- REQUIRED WORK
Locate the line that contains "Area: 4608 µm²" in the entries below, then repeat it and every following line through the line that contains "- After floorplanning, the core was divided", exactly, and no others.

- DATASET ENTRIES
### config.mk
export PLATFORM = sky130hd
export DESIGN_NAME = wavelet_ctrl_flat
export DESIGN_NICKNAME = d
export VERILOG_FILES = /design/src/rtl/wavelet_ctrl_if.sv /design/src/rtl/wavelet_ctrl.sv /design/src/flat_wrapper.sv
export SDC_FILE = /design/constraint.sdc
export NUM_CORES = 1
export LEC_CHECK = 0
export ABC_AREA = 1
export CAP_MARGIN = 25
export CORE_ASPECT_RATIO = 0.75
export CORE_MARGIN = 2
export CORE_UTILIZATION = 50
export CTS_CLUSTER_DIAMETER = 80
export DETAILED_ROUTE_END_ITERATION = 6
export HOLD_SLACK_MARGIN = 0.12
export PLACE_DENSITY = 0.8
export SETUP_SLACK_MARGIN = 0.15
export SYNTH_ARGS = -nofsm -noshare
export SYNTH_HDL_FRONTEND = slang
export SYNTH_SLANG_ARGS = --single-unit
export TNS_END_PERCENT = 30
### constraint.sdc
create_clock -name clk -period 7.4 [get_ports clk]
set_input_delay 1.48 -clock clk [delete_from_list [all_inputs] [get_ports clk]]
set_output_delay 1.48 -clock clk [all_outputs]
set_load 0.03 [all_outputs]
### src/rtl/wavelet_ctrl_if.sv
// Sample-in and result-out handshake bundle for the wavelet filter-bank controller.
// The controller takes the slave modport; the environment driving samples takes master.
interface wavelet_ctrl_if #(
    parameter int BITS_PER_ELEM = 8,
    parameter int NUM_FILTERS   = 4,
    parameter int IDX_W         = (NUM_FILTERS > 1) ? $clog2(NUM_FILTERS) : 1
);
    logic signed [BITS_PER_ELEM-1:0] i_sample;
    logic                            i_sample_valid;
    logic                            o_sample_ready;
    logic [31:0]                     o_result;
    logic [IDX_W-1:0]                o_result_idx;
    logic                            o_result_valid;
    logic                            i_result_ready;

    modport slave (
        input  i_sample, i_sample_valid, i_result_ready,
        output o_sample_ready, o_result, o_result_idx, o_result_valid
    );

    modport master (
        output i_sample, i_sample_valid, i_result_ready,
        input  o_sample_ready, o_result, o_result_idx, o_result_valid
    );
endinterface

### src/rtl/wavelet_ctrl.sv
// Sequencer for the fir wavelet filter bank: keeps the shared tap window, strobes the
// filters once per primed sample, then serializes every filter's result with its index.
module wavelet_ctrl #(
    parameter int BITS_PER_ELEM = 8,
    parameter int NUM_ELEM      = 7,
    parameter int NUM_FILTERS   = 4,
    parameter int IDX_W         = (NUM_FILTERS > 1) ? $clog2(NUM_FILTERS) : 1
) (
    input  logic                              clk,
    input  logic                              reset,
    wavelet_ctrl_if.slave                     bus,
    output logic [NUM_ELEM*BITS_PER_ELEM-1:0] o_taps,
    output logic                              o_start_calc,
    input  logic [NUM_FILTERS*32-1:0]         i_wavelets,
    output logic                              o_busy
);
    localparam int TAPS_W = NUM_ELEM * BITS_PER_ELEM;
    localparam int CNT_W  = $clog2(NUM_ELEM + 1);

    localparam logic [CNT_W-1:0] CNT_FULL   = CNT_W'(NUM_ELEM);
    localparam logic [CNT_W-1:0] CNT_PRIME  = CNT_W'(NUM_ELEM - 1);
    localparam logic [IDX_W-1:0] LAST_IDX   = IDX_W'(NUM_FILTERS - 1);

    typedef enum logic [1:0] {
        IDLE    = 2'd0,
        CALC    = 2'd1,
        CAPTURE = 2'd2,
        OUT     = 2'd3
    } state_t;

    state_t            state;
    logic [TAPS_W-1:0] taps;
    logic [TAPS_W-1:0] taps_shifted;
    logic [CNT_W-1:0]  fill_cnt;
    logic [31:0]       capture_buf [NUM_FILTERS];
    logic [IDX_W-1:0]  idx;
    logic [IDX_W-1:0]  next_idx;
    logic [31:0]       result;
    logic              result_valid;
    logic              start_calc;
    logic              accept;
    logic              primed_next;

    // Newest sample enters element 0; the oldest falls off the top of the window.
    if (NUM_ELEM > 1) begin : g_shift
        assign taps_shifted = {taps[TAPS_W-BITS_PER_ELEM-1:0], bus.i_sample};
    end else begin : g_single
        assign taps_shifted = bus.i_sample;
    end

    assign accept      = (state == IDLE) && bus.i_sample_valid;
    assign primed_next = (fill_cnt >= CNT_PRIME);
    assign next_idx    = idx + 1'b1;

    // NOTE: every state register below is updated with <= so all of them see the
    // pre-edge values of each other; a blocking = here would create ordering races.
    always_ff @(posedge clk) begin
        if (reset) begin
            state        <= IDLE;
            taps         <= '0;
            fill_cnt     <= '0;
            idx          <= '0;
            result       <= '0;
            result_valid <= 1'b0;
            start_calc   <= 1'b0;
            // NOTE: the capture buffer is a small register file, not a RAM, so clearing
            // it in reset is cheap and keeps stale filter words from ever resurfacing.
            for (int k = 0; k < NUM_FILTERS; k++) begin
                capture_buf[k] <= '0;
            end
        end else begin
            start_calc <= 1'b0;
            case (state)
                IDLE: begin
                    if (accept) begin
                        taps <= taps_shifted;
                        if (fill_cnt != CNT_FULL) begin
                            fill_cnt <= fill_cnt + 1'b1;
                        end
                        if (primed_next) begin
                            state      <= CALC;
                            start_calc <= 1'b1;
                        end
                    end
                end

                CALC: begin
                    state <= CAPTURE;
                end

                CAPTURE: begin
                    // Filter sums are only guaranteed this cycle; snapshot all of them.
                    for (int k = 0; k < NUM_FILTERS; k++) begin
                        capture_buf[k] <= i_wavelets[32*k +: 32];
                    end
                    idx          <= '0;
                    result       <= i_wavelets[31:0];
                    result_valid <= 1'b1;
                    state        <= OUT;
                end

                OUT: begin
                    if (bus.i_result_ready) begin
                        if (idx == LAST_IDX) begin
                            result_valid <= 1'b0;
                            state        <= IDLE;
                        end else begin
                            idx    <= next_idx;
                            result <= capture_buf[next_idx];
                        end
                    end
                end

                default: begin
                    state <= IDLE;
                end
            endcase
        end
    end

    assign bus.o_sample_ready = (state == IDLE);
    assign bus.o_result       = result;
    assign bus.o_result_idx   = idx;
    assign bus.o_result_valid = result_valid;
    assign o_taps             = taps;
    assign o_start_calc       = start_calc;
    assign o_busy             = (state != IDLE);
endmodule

* * *

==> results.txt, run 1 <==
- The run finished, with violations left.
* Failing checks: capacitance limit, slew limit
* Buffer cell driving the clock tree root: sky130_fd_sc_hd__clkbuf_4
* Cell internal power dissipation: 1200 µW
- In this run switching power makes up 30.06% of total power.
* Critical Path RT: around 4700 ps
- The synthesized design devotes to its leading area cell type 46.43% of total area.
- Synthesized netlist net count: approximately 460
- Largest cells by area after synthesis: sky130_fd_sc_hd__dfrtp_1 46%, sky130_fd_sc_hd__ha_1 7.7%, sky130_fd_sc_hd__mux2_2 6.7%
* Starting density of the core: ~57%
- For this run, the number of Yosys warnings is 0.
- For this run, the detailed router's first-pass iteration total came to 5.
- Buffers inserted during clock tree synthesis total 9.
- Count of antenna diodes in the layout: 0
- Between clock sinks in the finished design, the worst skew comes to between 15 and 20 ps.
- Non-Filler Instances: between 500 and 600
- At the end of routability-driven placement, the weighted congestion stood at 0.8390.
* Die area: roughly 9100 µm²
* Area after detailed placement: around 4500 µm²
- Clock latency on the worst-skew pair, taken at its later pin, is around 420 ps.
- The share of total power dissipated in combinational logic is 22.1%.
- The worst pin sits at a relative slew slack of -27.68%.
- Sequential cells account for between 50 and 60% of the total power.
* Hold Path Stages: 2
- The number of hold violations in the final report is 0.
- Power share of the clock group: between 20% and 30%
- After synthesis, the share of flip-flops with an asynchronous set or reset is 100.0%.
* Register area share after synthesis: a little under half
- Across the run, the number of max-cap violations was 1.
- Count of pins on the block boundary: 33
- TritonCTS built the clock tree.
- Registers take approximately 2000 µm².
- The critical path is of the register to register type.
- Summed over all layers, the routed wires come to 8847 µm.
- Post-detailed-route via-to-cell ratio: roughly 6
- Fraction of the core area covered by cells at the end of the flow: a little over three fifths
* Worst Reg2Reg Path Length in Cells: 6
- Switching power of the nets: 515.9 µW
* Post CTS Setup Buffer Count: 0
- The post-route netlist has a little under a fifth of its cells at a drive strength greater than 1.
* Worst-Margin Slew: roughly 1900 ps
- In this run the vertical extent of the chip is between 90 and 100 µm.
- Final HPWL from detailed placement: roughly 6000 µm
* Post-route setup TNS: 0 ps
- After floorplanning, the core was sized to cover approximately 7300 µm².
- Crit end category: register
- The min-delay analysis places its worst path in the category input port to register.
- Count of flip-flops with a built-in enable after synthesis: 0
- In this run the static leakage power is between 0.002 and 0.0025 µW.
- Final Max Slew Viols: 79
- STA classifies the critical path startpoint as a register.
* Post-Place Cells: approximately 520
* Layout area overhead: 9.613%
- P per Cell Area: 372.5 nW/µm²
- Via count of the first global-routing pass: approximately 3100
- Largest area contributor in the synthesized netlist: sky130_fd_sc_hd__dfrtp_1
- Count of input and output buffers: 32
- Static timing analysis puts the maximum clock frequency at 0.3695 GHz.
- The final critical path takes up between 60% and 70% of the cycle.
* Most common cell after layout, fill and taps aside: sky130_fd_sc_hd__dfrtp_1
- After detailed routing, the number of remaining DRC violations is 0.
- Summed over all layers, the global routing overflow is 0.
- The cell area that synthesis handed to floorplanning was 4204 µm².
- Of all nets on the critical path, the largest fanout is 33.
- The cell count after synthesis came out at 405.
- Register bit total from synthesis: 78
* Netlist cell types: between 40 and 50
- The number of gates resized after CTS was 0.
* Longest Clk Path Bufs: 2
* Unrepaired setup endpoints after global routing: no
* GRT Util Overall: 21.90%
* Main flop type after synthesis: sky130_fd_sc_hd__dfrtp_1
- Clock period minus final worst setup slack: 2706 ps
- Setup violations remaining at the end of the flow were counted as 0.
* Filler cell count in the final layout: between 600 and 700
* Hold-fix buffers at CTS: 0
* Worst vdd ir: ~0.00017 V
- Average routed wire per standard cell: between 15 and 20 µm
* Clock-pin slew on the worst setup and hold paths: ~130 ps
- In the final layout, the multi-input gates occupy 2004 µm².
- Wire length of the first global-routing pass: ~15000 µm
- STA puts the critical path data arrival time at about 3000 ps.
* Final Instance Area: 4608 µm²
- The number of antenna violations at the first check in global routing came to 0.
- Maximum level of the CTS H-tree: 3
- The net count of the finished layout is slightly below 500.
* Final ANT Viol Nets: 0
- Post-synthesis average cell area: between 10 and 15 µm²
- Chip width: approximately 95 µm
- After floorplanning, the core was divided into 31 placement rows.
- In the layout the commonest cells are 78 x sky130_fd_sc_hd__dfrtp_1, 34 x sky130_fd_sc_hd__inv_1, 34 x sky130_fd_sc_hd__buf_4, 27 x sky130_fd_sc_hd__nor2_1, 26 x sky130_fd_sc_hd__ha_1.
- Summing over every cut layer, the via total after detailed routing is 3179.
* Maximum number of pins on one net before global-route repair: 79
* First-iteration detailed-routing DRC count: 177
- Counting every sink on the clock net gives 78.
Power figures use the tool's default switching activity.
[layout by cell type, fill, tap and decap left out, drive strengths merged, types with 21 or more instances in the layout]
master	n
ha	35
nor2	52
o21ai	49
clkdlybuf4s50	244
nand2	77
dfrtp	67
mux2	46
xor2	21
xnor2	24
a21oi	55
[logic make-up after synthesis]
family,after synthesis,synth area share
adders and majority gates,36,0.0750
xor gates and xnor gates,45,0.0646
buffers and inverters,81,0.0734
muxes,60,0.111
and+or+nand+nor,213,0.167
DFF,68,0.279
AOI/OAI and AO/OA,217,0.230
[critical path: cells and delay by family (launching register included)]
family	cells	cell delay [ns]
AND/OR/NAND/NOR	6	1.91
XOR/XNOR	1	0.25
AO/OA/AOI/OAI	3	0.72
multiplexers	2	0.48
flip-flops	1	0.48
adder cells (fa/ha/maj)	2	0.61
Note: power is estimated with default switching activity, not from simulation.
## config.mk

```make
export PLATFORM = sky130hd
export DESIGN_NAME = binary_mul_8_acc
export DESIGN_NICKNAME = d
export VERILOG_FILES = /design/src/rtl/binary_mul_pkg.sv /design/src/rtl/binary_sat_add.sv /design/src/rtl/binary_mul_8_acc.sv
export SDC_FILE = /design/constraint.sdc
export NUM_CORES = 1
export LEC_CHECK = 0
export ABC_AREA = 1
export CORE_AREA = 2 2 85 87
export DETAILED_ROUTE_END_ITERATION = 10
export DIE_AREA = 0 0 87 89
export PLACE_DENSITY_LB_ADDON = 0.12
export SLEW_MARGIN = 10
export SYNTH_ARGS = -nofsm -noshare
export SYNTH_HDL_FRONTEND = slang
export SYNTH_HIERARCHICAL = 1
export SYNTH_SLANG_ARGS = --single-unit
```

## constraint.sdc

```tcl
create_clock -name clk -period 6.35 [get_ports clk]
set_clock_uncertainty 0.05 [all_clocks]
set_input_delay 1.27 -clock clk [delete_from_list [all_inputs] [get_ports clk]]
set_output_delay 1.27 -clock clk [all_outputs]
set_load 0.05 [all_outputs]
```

==

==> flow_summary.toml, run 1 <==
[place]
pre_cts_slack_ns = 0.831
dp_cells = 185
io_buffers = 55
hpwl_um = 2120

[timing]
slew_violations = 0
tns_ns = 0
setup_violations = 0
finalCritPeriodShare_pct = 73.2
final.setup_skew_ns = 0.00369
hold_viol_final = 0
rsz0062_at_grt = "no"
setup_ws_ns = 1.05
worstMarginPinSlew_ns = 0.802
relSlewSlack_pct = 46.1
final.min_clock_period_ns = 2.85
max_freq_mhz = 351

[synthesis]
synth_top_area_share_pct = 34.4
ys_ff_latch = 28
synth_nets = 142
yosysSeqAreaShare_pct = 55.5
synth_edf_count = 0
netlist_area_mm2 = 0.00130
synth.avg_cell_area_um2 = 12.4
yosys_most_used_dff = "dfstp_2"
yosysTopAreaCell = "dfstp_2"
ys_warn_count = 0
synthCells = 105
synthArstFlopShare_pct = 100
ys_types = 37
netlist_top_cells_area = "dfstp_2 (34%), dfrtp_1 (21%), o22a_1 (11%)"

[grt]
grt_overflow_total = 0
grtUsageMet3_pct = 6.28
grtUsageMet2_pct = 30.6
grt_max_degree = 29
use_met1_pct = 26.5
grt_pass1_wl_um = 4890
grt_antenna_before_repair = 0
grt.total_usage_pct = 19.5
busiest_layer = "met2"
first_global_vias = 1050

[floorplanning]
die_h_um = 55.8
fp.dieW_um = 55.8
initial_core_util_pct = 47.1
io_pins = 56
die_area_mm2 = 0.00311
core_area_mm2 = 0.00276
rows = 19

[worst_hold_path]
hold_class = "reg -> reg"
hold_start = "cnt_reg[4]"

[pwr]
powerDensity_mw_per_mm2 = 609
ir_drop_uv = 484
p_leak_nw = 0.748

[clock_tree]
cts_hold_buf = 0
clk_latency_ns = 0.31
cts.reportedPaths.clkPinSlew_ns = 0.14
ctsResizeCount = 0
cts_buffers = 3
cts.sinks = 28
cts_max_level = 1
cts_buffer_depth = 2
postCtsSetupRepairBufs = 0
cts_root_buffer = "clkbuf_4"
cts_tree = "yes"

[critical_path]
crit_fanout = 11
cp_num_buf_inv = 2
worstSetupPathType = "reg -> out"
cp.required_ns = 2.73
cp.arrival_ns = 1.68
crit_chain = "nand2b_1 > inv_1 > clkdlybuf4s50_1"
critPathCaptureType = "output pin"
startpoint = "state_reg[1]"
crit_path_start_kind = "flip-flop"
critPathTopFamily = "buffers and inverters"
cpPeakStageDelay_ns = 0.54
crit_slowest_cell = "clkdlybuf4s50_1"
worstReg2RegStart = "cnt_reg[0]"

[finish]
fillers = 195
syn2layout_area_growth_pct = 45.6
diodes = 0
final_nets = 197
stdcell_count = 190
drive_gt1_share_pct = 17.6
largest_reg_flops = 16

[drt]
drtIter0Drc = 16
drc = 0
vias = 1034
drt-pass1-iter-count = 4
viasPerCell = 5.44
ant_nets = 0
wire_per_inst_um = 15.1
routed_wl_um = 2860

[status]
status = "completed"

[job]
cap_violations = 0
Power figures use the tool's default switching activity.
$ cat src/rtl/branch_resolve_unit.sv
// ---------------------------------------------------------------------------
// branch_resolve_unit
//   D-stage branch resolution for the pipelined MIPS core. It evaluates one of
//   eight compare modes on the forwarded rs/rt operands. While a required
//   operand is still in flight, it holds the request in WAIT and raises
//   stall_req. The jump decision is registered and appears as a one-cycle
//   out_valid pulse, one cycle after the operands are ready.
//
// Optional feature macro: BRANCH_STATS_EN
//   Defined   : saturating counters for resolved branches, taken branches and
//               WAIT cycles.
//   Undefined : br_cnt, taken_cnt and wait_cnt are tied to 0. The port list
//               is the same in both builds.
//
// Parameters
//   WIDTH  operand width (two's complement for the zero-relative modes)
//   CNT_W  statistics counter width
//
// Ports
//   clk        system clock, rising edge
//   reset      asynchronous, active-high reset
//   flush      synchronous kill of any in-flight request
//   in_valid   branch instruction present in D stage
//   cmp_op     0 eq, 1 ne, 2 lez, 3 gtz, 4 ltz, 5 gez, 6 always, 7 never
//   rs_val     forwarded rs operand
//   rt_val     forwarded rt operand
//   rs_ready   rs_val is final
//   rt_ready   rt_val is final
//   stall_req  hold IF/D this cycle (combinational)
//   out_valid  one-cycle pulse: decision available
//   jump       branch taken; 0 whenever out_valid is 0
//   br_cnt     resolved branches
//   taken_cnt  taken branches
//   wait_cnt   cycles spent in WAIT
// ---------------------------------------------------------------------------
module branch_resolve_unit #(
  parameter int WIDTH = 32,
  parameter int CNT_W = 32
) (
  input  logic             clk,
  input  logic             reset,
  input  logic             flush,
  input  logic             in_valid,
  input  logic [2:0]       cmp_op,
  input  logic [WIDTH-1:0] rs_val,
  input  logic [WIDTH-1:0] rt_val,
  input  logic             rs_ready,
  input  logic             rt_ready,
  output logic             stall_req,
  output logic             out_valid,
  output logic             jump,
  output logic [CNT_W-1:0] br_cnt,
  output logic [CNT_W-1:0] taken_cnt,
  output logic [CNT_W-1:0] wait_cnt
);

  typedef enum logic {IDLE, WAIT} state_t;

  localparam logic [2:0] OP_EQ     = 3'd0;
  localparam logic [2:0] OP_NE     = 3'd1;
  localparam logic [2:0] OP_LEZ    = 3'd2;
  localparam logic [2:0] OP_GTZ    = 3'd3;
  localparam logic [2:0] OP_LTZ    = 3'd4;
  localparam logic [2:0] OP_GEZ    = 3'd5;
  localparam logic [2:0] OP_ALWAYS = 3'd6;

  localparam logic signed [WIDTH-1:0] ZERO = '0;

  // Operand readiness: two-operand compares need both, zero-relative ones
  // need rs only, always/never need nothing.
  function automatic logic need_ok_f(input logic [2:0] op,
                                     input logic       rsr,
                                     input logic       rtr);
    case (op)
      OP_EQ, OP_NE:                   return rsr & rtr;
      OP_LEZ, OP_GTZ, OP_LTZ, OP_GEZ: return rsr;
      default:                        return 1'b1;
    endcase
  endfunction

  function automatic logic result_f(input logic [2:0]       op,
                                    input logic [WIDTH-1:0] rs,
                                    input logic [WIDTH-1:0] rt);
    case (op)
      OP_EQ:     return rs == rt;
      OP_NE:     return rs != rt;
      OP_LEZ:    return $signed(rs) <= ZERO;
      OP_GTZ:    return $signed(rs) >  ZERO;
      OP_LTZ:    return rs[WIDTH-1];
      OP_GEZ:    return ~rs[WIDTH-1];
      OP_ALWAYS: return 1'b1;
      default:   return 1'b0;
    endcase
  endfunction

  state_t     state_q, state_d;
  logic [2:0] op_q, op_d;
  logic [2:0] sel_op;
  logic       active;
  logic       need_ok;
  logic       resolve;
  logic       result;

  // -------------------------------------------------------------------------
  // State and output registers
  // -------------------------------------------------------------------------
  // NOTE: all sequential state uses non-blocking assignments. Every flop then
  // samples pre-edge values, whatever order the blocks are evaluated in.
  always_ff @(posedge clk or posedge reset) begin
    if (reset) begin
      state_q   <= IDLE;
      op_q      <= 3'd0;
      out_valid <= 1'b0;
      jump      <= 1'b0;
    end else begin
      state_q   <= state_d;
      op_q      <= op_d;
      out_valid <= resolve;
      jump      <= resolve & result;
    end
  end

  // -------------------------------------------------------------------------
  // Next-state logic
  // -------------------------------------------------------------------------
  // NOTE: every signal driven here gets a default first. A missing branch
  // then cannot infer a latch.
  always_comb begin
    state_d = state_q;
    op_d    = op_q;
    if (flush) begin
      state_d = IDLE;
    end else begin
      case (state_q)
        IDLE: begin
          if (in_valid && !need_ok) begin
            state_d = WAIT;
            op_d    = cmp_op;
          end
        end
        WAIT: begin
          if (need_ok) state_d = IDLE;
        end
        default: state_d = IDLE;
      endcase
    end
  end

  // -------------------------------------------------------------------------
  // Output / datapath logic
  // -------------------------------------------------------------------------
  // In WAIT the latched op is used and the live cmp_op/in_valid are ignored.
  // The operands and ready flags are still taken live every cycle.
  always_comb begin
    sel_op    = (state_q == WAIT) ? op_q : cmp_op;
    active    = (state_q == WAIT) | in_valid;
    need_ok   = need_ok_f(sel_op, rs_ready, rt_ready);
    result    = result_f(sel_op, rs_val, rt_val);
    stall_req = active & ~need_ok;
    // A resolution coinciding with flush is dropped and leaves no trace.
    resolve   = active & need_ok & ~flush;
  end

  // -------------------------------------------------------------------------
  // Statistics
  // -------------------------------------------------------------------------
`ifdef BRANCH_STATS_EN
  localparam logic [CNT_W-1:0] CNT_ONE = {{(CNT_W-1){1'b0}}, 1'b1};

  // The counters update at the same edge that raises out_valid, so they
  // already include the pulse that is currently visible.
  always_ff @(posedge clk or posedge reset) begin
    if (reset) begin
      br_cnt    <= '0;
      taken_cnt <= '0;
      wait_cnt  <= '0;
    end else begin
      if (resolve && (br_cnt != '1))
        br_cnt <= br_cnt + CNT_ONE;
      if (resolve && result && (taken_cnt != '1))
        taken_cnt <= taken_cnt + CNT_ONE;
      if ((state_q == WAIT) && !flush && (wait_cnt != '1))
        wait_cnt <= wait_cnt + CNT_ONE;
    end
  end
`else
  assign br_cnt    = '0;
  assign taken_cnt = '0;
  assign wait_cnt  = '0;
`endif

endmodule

- EXPECTED ANSWER
* Final Instance Area: 4608 µm²
- The number of antenna violations at the first check in global routing came to 0.
- Maximum level of the CTS H-tree: 3
- The net count of the finished layout is slightly below 500.
* Final ANT Viol Nets: 0
- Post-synthesis average cell area: between 10 and 15 µm²
- Chip width: approximately 95 µm
- After floorplanning, the core was divided into 31 placement rows.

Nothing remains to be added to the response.